**Exercise description:**
Find and copy every line in the records that includes the string "buffers".

**Supplied records:**

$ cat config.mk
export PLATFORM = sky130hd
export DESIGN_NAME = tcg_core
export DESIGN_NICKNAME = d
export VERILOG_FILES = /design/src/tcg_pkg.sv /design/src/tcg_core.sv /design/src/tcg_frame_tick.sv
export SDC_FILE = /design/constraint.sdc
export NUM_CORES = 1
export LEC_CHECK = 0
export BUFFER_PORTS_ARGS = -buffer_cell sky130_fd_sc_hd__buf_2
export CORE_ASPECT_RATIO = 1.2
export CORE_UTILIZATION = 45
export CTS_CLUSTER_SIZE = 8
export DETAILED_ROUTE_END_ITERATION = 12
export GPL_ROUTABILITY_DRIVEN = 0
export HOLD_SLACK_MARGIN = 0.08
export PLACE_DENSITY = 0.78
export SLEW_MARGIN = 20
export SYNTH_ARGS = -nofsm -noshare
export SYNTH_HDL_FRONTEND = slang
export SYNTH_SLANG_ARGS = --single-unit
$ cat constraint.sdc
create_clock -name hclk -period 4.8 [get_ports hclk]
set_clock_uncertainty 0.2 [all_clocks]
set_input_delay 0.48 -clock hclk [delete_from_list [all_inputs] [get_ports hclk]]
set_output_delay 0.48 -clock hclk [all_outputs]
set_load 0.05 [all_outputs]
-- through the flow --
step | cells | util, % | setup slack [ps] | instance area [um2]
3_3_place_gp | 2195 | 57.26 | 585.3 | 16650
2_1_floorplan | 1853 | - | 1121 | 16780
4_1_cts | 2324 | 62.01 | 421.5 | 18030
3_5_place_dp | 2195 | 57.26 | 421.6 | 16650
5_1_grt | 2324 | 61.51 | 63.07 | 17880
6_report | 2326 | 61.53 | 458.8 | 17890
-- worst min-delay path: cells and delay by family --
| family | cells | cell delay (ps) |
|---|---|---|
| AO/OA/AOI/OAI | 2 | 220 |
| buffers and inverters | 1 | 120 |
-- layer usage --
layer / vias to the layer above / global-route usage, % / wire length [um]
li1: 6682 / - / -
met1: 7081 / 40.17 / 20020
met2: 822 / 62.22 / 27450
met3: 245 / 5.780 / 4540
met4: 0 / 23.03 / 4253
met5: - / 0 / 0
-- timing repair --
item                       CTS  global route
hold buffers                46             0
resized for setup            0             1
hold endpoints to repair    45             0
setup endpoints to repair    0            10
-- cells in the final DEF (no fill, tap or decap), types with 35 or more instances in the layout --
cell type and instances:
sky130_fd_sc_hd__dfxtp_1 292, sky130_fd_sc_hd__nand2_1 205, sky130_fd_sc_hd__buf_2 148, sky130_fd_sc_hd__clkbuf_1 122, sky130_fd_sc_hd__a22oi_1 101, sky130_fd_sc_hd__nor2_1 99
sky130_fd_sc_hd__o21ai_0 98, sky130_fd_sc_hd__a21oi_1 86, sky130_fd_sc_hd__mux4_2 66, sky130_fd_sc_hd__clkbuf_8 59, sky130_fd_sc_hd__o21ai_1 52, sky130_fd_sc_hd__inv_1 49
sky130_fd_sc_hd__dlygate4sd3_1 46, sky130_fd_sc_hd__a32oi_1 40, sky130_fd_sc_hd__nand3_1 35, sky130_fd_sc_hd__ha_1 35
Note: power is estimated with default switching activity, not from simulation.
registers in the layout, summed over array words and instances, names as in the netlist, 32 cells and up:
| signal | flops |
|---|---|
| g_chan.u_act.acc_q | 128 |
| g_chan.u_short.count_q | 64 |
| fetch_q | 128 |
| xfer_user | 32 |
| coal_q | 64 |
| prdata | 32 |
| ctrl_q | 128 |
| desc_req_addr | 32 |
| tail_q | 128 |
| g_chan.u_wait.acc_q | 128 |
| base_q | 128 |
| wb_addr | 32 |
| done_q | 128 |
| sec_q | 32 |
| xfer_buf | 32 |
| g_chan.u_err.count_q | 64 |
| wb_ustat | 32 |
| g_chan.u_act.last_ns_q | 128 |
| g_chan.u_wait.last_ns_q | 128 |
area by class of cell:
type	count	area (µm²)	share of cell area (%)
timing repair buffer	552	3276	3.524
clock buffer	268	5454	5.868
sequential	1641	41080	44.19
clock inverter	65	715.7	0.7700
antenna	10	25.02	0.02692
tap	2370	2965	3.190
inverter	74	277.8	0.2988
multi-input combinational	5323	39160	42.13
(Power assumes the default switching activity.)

**Exercise output:**
| buffers and inverters | 1 | 120 |
hold buffers                46             0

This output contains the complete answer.